■ **REQUIRED WORK**:
Write out exactly the lines from the start of the entries through the one that contains "o21ai_0: 132 / 132", including both.

══════════════════════════════

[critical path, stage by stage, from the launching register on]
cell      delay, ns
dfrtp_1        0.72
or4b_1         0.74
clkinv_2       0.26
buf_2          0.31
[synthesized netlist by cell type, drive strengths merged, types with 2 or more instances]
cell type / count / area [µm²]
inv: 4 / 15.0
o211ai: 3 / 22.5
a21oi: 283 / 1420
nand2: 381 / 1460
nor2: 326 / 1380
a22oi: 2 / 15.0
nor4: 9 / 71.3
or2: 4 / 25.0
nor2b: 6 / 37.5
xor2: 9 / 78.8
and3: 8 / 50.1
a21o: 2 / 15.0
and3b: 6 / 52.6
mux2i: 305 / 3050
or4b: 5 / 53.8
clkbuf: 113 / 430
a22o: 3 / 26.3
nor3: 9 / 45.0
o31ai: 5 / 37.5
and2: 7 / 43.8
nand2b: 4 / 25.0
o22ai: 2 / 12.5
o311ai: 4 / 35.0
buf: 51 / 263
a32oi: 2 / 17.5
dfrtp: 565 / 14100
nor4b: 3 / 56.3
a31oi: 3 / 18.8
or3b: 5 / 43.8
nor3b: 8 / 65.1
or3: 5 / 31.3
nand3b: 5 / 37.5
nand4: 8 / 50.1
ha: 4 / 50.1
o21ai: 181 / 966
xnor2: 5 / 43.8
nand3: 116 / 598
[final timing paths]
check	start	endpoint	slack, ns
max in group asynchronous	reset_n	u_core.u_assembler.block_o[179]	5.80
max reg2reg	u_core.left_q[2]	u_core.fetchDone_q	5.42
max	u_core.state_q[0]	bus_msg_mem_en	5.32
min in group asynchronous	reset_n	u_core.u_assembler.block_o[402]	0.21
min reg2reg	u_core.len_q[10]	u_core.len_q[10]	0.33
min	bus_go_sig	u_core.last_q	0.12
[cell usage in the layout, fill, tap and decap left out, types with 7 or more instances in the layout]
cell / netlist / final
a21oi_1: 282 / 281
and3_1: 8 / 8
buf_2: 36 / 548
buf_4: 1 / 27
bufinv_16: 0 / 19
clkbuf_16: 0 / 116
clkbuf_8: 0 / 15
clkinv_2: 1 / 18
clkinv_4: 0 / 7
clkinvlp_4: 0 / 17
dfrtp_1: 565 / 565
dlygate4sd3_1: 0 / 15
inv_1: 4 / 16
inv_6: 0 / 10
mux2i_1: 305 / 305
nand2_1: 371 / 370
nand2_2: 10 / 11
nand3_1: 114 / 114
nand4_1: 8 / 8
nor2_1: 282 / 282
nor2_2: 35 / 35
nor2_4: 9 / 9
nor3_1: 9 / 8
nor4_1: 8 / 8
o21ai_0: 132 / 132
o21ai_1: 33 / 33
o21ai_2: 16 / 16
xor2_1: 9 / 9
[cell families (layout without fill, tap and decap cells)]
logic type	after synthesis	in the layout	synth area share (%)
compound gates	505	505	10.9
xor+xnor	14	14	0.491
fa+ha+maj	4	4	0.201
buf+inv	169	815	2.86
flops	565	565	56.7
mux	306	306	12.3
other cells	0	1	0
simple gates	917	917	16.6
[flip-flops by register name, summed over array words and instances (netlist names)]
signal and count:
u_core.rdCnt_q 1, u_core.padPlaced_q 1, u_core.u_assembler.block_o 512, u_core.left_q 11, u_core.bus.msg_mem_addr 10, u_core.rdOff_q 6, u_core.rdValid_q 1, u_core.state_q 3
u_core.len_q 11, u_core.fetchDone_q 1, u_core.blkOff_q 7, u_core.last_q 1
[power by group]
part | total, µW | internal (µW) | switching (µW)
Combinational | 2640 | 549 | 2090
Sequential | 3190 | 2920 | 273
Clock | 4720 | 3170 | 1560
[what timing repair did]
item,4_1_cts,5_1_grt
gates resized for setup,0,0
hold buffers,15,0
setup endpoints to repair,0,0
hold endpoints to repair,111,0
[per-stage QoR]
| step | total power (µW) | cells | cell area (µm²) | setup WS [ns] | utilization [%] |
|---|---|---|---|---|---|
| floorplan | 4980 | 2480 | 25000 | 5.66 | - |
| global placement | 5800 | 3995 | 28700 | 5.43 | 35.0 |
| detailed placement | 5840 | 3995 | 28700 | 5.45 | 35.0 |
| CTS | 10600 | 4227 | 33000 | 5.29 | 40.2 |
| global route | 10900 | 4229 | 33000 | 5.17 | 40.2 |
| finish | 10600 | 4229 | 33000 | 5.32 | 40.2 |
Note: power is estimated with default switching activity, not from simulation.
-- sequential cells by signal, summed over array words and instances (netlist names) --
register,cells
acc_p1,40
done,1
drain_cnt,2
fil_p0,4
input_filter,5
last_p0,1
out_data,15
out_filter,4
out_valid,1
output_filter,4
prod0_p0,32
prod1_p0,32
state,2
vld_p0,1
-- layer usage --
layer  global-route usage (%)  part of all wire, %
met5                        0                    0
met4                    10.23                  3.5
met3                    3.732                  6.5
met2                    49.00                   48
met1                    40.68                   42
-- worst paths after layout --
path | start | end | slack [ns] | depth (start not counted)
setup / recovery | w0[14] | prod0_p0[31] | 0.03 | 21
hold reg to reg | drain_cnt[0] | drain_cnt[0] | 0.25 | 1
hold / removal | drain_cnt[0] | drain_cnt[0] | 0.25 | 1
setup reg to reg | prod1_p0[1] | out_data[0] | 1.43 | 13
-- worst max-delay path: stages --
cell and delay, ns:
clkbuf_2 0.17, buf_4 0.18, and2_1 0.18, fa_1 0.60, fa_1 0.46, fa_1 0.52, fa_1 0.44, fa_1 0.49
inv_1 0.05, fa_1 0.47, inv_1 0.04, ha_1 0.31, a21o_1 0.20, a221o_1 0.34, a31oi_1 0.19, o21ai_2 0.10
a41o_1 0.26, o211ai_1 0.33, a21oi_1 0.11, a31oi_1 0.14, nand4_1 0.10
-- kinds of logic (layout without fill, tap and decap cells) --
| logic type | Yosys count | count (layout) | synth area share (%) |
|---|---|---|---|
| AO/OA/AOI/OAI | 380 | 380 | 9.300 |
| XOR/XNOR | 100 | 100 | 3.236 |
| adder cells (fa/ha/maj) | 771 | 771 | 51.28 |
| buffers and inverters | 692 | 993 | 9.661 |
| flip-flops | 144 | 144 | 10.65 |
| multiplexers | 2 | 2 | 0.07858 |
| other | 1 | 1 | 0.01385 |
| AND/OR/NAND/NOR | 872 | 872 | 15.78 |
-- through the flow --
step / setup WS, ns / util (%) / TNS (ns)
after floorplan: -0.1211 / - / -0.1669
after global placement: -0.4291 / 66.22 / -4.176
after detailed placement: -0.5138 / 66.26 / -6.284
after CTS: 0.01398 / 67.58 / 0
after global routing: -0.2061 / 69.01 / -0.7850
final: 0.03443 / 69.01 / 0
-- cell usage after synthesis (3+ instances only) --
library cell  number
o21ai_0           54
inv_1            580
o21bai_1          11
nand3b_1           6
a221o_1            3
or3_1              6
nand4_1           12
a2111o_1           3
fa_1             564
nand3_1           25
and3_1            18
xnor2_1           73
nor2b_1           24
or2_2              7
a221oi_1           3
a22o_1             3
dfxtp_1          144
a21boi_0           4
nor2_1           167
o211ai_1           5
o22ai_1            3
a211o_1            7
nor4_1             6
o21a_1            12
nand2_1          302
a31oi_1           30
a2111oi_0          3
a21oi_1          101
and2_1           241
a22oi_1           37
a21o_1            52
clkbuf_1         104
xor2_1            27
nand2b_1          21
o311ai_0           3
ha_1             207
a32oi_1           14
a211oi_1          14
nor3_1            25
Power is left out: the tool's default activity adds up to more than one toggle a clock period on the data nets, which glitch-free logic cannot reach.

══════════════════════════════

■ **RESULT**:
[critical path, stage by stage, from the launching register on]
cell      delay, ns
dfrtp_1        0.72
or4b_1         0.74
clkinv_2       0.26
buf_2          0.31
[synthesized netlist by cell type, drive strengths merged, types with 2 or more instances]
cell type / count / area [µm²]
inv: 4 / 15.0
o211ai: 3 / 22.5
a21oi: 283 / 1420
nand2: 381 / 1460
nor2: 326 / 1380
a22oi: 2 / 15.0
nor4: 9 / 71.3
or2: 4 / 25.0
nor2b: 6 / 37.5
xor2: 9 / 78.8
and3: 8 / 50.1
a21o: 2 / 15.0
and3b: 6 / 52.6
mux2i: 305 / 3050
or4b: 5 / 53.8
clkbuf: 113 / 430
a22o: 3 / 26.3
nor3: 9 / 45.0
o31ai: 5 / 37.5
and2: 7 / 43.8
nand2b: 4 / 25.0
o22ai: 2 / 12.5
o311ai: 4 / 35.0
buf: 51 / 263
a32oi: 2 / 17.5
dfrtp: 565 / 14100
nor4b: 3 / 56.3
a31oi: 3 / 18.8
or3b: 5 / 43.8
nor3b: 8 / 65.1
or3: 5 / 31.3
nand3b: 5 / 37.5
nand4: 8 / 50.1
ha: 4 / 50.1
o21ai: 181 / 966
xnor2: 5 / 43.8
nand3: 116 / 598
[final timing paths]
check	start	endpoint	slack, ns
max in group asynchronous	reset_n	u_core.u_assembler.block_o[179]	5.80
max reg2reg	u_core.left_q[2]	u_core.fetchDone_q	5.42
max	u_core.state_q[0]	bus_msg_mem_en	5.32
min in group asynchronous	reset_n	u_core.u_assembler.block_o[402]	0.21
min reg2reg	u_core.len_q[10]	u_core.len_q[10]	0.33
min	bus_go_sig	u_core.last_q	0.12
[cell usage in the layout, fill, tap and decap left out, types with 7 or more instances in the layout]
cell / netlist / final
a21oi_1: 282 / 281
and3_1: 8 / 8
buf_2: 36 / 548
buf_4: 1 / 27
bufinv_16: 0 / 19
clkbuf_16: 0 / 116
clkbuf_8: 0 / 15
clkinv_2: 1 / 18
clkinv_4: 0 / 7
clkinvlp_4: 0 / 17
dfrtp_1: 565 / 565
dlygate4sd3_1: 0 / 15
inv_1: 4 / 16
inv_6: 0 / 10
mux2i_1: 305 / 305
nand2_1: 371 / 370
nand2_2: 10 / 11
nand3_1: 114 / 114
nand4_1: 8 / 8
nor2_1: 282 / 282
nor2_2: 35 / 35
nor2_4: 9 / 9
nor3_1: 9 / 8
nor4_1: 8 / 8
o21ai_0: 132 / 132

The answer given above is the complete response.